Yendo hacia las afueras del pueblo, como una visión irreal se plantó ante mí. Era una enorme y nueva zona urbanizada. ¿Dónde están los campos sembrados? Saltando una valla, curioso, recorrí aquel entramado de carreteras urbanas de ciudad en miniatura, recién asfaltadas, de carriles bici y zonas de paseo. Los aspersores regaban la zona ajardinada y los caracoles salían al presentir la humedad. Tuve la fantasía de estar acompañado. Y que tumbados sin más quehacer que observar el cielo oscuro, nos sorprendiera el riego de los aspersores y nos comiéramos a besos, sin preocuparnos de acabar empapados. Tomé a un caracol, que curioso asomaba de su caparazón, y se situaba peligrosamente en mitad de la carretera. Lo coloqué en la hierba, para que campara a sus anchas. ¡Quién tuviera caparazón para esconderse de vez en cuando!
Absorto en mi paseo y percibiendo los aromas de esa noche de verano, me sobresaltó la llamada de Gerard. “Quedamos en veinte minutos en la fuente del paseo”. Di un rodeo para alargar el trayecto y llegar con el tiempo justo con tal de no esperarle demasiado. Tomamos una cerveza servida por la chica con los ojos más bonitos del pueblo. Una camarera del este. No son tan hermosos como los de Lorena, ni esa pobre camarera de rostro triste tiene su sonrisa luminosa, pero en esa noche de melancolía era lo más bello que vi.
Conversaciones con él, sobre nuestra ansiedad. Mi preocupación por no hallar un sitio en este mundo. Recordaba aquella canción de flamenco que decía, “carromatos llenos de gente, yo no encuentro mi sitio, yo no lo encuentro”. Deprime no poder salvar casi nada, ni personas buenas, ni valores, ni acciones, ni sentimientos puros. Nos ahogamos y necesitamos oxígeno a bocanadas, necesitamos respirar proyectos, ilusión y ganas.
Sin ganas de más, me despedí y enfilé el camino hasta casa, para escribir brevemente sobre esa noche de verano.

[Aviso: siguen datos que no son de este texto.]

<file path="src/pkg/asbc_consts.vh">
// Constants for the acceleration sample buffer control block.
`ifndef ASBC_CONSTS_VH
`define ASBC_CONSTS_VH
// Register indices; the byte address is four times the index.
`define ASBC_IDX_CONFIG1 6'h26
`define ASBC_IDX_CONFIG2 6'h27
`define ASBC_IDX_CTRL 6'h28
`define ASBC_IDX_STATUS 6'h29
`define ASBC_IDX_DATA_XY 6'h2A
`define ASBC_IDX_DATA_Z 6'h2B
`define ASBC_IDX_IRQ_STAT 6'h2C
`define ASBC_IDX_IRQ_EN 6'h2D
`define ASBC_IDX_IRQ_CLR 6'h2E
// Collection configuration fields.
`define ASBC_CFG_RESET 8'h00
`define ASBC_CFG_ORDER 7
`define ASBC_CFG_MODE_HI 6
`define ASBC_CFG_MODE_LO 5
`define ASBC_CFG_GATE 4
`define ASBC_CFG_TRIG_WB 3
`define ASBC_CFG_TRIG_OB 2
`define ASBC_CFG_TRIG_TILT 0
// Collection modes.
`define ASBC_MODE_OFF 2'h0
`define ASBC_MODE_STREAM 2'h1
`define ASBC_MODE_STOP 2'h2
`define ASBC_MODE_TRIG 2'h3
// Second configuration: watermark and flush strobe.
`define ASBC_WMRK_HI 5
`define ASBC_FLUSH_BIT 7
// Control: sensor active, second pin function, sleep delay count.
`define ASBC_CTRL_ACTIVE 0
`define ASBC_CTRL_PIN2 1
`define ASBC_CTRL_SLP_HI 15
`define ASBC_CTRL_SLP_LO 8
// Status fields.
`define ASBC_ST_OVF 6
`define ASBC_ST_GERR 7
`define ASBC_ST_TRIG 8
`define ASBC_ST_GCNT_LO 16
// Interrupt event bits.
`define ASBC_IRQ_OVF 0
`define ASBC_IRQ_GERR 1
`define ASBC_IRQ_TRIG 2
`define ASBC_IRQ_W 3
// Buffer geometry.
`define ASBC_DEPTH 6'h20
`define ASBC_SAMPLE_W 36
`endif

</file>
<file path="src/design/asbc_sample_mem.v">
// Sample storage array of the acceleration buffer.
`timescale 1ns/1ps
`include "asbc_consts.vh"
module asbc_sample_mem (
  // Clock.
  input wire core_clk,
  // Write side.
  input wire wr_en,
  input wire [4:0] wr_addr,
  input wire [`ASBC_SAMPLE_W-1:0] wr_data,
  // Read side.
  input wire [4:0] rd_addr,
  output wire [`ASBC_SAMPLE_W-1:0] rd_data
);
  reg [`ASBC_SAMPLE_W-1:0] mem [0:31];

  // Store one sample per accepted write; storage needs no reset.
  always @(posedge core_clk) begin
    if (wr_en) begin
      mem[wr_addr] <= wr_data;
    end
  end

  // Read is combinational so the bus sees the current head sample.
  assign rd_data = mem[rd_addr];
endmodule // asbc_sample_mem

</file>
<file path="src/design/asbc_trig_sel.v">
// Trigger source selection for triggered capture.
`timescale 1ns/1ps
`include "asbc_consts.vh"
module asbc_trig_sel (
  // Configuration.
  input wire [7:0] cfg,
  // Detector event pulses.
  input wire evt_within_band,
  input wire evt_outside_band,
  input wire evt_tilt_change,
  // Combined trigger.
  output wire trig_hit
);
  assign trig_hit = (cfg[`ASBC_CFG_TRIG_WB] & evt_within_band) |
                    (cfg[`ASBC_CFG_TRIG_OB] & evt_outside_band) |
                    (cfg[`ASBC_CFG_TRIG_TILT] & evt_tilt_change);
endmodule // asbc_trig_sel

</file>
<file path="src/design/asbc_top.v">
// Acceleration sample buffer control with APB register access.
//
// Our own choice: the APB interface to the registers.
`timescale 1ns/1ps
`include "asbc_consts.vh"
// Behaviour
// - With the order bit clear, samples are read oldest first.
// - With the order bit set, samples are read newest first.
// - Collection configuration writes are ignored while the active or second pin function bit is set.
// - Mode 00 disables the buffer and stores no samples.
// - Stream mode drops the oldest entry when a sample arrives while full.
// - Stop mode rejects samples once full and keeps the contents.
// - Trigger mode runs circularly before a trigger, holding at most watermark samples.
// - After a trigger, at most 32 minus watermark samples are taken, then overflow is set.
// - Overflow and trigger arming clear only on full read-out or flush.
// - Trigger sources are within band, outside band and tilt change, each enabled.
// - With gate clear, a power state transition flushes the buffer.
// - With gate set, a transition while samples are held discards new samples, flags and counts them.
// - The gate error flag stays set until the buffer is emptied.
// - In trigger mode with a nonzero sleep delay count the gate bit is ignored.
module asbc_top (
  // Clock and reset.
  input wire core_clk,
  input wire resetn,
  // APB slave.
  input wire psel,
  input wire penable,
  input wire pwrite,
  input wire [7:0] paddr,
  input wire [31:0] pwdata,
  output reg [31:0] prdata,
  output reg pready,
  output reg pslverr,
  // Sample stream.
  input wire sample_valid,
  input wire [`ASBC_SAMPLE_W-1:0] sample_data,
  // Detector and power state events.
  input wire evt_within_band,
  input wire evt_outside_band,
  input wire evt_tilt_change,
  input wire power_transition,
  // Interrupt.
  output reg irq
);
  ////////////////////////////////////////////////////////////////////////////
  reg [7:0] buffer_collection_config;
  reg [5:0] watermark_level;
  reg sensor_active;
  reg second_pin_function;
  reg [7:0] sleep_delay_count;
  reg [4:0] wr_ptr;
  reg [5:0] count;
  reg [5:0] post_cnt;
  reg triggered;
  reg overflow_flag;
  reg gated;
  reg gate_error;
  reg [7:0] gate_discard_count;
  reg [`ASBC_IRQ_W-1:0] irq_stat;
  reg [`ASBC_IRQ_W-1:0] irq_en;
  reg [4:0] next_wr_ptr;
  reg [5:0] next_count;
  reg mem_we;
  reg [4:0] mem_waddr;
  reg accept;
  reg grow;
  reg [31:0] rd_mux;
  reg rd_hit;
  wire [`ASBC_SAMPLE_W-1:0] head_data;
  wire trig_hit;

  // Bus decode helper.
  function hit;
    input [7:0] addr;
    input [5:0] idx;
    begin
      hit = (addr[7:2] == idx) && (addr[1:0] == 2'h0);
    end
  endfunction

  // Watermark clamped to the buffer depth.
  function [5:0] wmrk_cap;
    input [5:0] w;
    begin
      wmrk_cap = (w > `ASBC_DEPTH) ? `ASBC_DEPTH : w;
    end
  endfunction

  wire [1:0] mode = buffer_collection_config[`ASBC_CFG_MODE_HI:`ASBC_CFG_MODE_LO];
  wire lifo = buffer_collection_config[`ASBC_CFG_ORDER];
  wire [5:0] wmrk = wmrk_cap(watermark_level);
  wire [5:0] post_limit = `ASBC_DEPTH - wmrk;
  wire xfer = psel & penable & pready;
  wire wr_xfer = xfer & pwrite;
  wire pop = xfer & ~pwrite & hit(paddr, `ASBC_IDX_DATA_Z) & (count != 6'h00);
  // A store in the same cycle as the last pop leaves the buffer occupied.
  wire emptied = pop & (count == 6'h01) & ~accept;
  wire sw_flush = wr_xfer & hit(paddr, `ASBC_IDX_CONFIG2) & pwdata[`ASBC_FLUSH_BIT];
  wire gate_on = buffer_collection_config[`ASBC_CFG_GATE] &
                 ~((mode == `ASBC_MODE_TRIG) && (sleep_delay_count != 8'h00));
  wire auto_flush = power_transition & ~gate_on;
  wire flush = sw_flush | auto_flush;
  wire cfg_locked = sensor_active | second_pin_function;
  wire [5:0] head_sum = {1'b0, wr_ptr} - (lifo ? 6'h01 : count);
  wire [4:0] head_idx = head_sum[4:0];
  wire trig_now = (mode == `ASBC_MODE_TRIG) & ~triggered & ~overflow_flag & trig_hit;
  wire discard = sample_valid & (gated | (power_transition & gate_on & (count != 6'h00)));
  wire ovf_set = (accept & triggered & (post_cnt + 6'h01 == post_limit)) |
                 (trig_now & (post_limit == 6'h00));

  ////////////////////////////////////////////////////////////////////////////
  // Trigger source combination.
  asbc_trig_sel u_trig (
    .cfg(buffer_collection_config),
    .evt_within_band(evt_within_band),
    .evt_outside_band(evt_outside_band),
    .evt_tilt_change(evt_tilt_change),
    .trig_hit(trig_hit)
  );

  // Sample storage.
  asbc_sample_mem u_mem (
    .core_clk(core_clk),
    .wr_en(mem_we),
    .wr_addr(mem_waddr),
    .wr_data(sample_data),
    .rd_addr(head_idx),
    .rd_data(head_data)
  );

  ////////////////////////////////////////////////////////////////////////////
  // Decide whether an arriving sample is stored and whether the fill grows.
  always @* begin
    accept = 1'b0;
    grow = 1'b0;
    if (sample_valid && !discard && !flush) begin
      case (mode)
        `ASBC_MODE_OFF: begin
          accept = 1'b0;
        end
        `ASBC_MODE_STREAM: begin
          accept = 1'b1;
          grow = (count != `ASBC_DEPTH) | pop;
        end
        `ASBC_MODE_STOP: begin
          accept = (count != `ASBC_DEPTH);
          grow = 1'b1;
        end
        `ASBC_MODE_TRIG: begin
          if (triggered) begin
            accept = ~overflow_flag & (post_cnt < post_limit);
            grow = 1'b1;
          end else begin
            accept = (wmrk != 6'h00);
            grow = (count < wmrk) | pop;
          end
        end
        default: begin
          accept = 1'b0;
        end
      endcase
    end
  end

  // Pointer and fill updates; a read and a store may share a cycle.
  always @* begin
    next_wr_ptr = wr_ptr;
    next_count = count;
    mem_we = 1'b0;
    mem_waddr = wr_ptr;
    if (pop) begin
      next_count = count - 6'h01;
      if (lifo) begin
        next_wr_ptr = wr_ptr - 5'h01;
      end
    end
    if (accept) begin
      mem_we = 1'b1;
      mem_waddr = next_wr_ptr;
      next_wr_ptr = next_wr_ptr + 5'h01;
      if (grow) begin
        next_count = next_count + 6'h01;
      end
    end
    if (flush) begin
      next_wr_ptr = 5'h00;
      next_count = 6'h00;
    end
  end

  ////////////////////////////////////////////////////////////////////////////
  // Buffer state, trigger arming, overflow and gating.
  always @(posedge core_clk or negedge resetn) begin
    if (!resetn) begin
      wr_ptr <= 5'h00;
      count <= 6'h00;
      post_cnt <= 6'h00;
      triggered <= 1'b0;
      overflow_flag <= 1'b0;
      gated <= 1'b0;
      gate_error <= 1'b0;
      gate_discard_count <= 8'h00;
    end else begin
      wr_ptr <= next_wr_ptr;
      count <= next_count;
      if (flush || emptied) begin
        post_cnt <= 6'h00;
        triggered <= 1'b0;
        overflow_flag <= 1'b0;
        gated <= 1'b0;
        gate_error <= 1'b0;
        gate_discard_count <= 8'h00;
      end else begin
        if (trig_now) begin
          triggered <= 1'b1;
          post_cnt <= 6'h00;
        end else if (accept && triggered) begin
          post_cnt <= post_cnt + 6'h01;
        end
        if (ovf_set) begin
          overflow_flag <= 1'b1;
        end
        if (power_transition && gate_on && (count != 6'h00)) begin
          gated <= 1'b1;
        end
        if (discard) begin
          gate_error <= 1'b1;
          if (gate_discard_count != 8'hFF) begin
            gate_discard_count <= gate_discard_count + 8'h01;
          end
        end
      end
    end
  end

  ////////////////////////////////////////////////////////////////////////////
  // Software registers; writes take effect at the completing edge.
  always @(posedge core_clk or negedge resetn) begin
    if (!resetn) begin
      buffer_collection_config <= `ASBC_CFG_RESET;
      watermark_level <= 6'h00;
      sensor_active <= 1'b0;
      second_pin_function <= 1'b0;
      sleep_delay_count <= 8'h00;
      irq_en <= 3'h0;
    end else if (wr_xfer) begin
      if (hit(paddr, `ASBC_IDX_CONFIG1) && !cfg_locked) begin
        buffer_collection_config <= pwdata[7:0];
      end
      if (hit(paddr, `ASBC_IDX_CONFIG2)) begin
        watermark_level <= pwdata[`ASBC_WMRK_HI:0];
      end
      if (hit(paddr, `ASBC_IDX_CTRL)) begin
        sensor_active <= pwdata[`ASBC_CTRL_ACTIVE];
        second_pin_function <= pwdata[`ASBC_CTRL_PIN2];
        sleep_delay_count <= pwdata[`ASBC_CTRL_SLP_HI:`ASBC_CTRL_SLP_LO];
      end
      if (hit(paddr, `ASBC_IDX_IRQ_EN)) begin
        irq_en <= pwdata[`ASBC_IRQ_W-1:0];
      end
    end
  end

  // Sticky interrupt status; a new event wins over a clear in the same cycle.
  always @(posedge core_clk or negedge resetn) begin
    if (!resetn) begin
      irq_stat <= 3'h0;
      irq <= 1'b0;
    end else begin
      irq_stat <= (irq_stat & ~((wr_xfer && hit(paddr, `ASBC_IDX_IRQ_CLR)) ?
                  pwdata[`ASBC_IRQ_W-1:0] : 3'h0)) |
                  {trig_now, discard & ~gate_error, ovf_set & ~overflow_flag};
      irq <= |(irq_stat & irq_en);
    end
  end

  ////////////////////////////////////////////////////////////////////////////
  // Read multiplexer; unmapped addresses read zero and flag an error.
  always @* begin
    rd_mux = 32'h0000_0000;
    rd_hit = 1'b1;
    if (hit(paddr, `ASBC_IDX_CONFIG1)) begin
      rd_mux = {24'h00_0000, buffer_collection_config};
    end else if (hit(paddr, `ASBC_IDX_CONFIG2)) begin
      rd_mux = {26'h000_0000, watermark_level};
    end else if (hit(paddr, `ASBC_IDX_CTRL)) begin
      rd_mux = {16'h0000, sleep_delay_count, 6'h00, second_pin_function, sensor_active};
    end else if (hit(paddr, `ASBC_IDX_STATUS)) begin
      rd_mux = {8'h00, gate_discard_count, 7'h00, triggered, gate_error,
                overflow_flag, count};
    end else if (hit(paddr, `ASBC_IDX_DATA_XY)) begin
      rd_mux = (count != 6'h00) ? {8'h00, head_data[23:0]} : 32'h0000_0000;
    end else if (hit(paddr, `ASBC_IDX_DATA_Z)) begin
      rd_mux = (count != 6'h00) ? {20'h0_0000, head_data[35:24]} : 32'h0000_0000;
    end else if (hit(paddr, `ASBC_IDX_IRQ_STAT)) begin
      rd_mux = {29'h0000_0000, irq_stat};
    end else if (hit(paddr, `ASBC_IDX_IRQ_EN)) begin
      rd_mux = {29'h0000_0000, irq_en};
    end else if (hit(paddr, `ASBC_IDX_IRQ_CLR)) begin
      rd_mux = 32'h0000_0000;
    end else begin
      rd_hit = 1'b0;
    end
  end

  // APB answer: one wait cycle, then pready for exactly one cycle.
  always @(posedge core_clk or negedge resetn) begin
    if (!resetn) begin
      pready <= 1'b0;
      pslverr <= 1'b0;
      prdata <= 32'h0000_0000;
    end else if (psel && penable && !pready) begin
      pready <= 1'b1;
      pslverr <= ~rd_hit;
      prdata <= pwrite ? 32'h0000_0000 : rd_mux;
    end else begin
      pready <= 1'b0;
      pslverr <= 1'b0;
      prdata <= 32'h0000_0000;
    end
  end
endmodule // asbc_top

</file>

Siempre pensé que era más filósofo que fotógrafo. Un sabio, alguien tremendamente inteligente. El tipo de persona del que me encanta rodearme, de los que pocos se hallan. Cuando rompía el silencio superaba su belleza, con palabras que hacían que el resto del mundo se detuviera, esperando a que terminara, en un segundo plano.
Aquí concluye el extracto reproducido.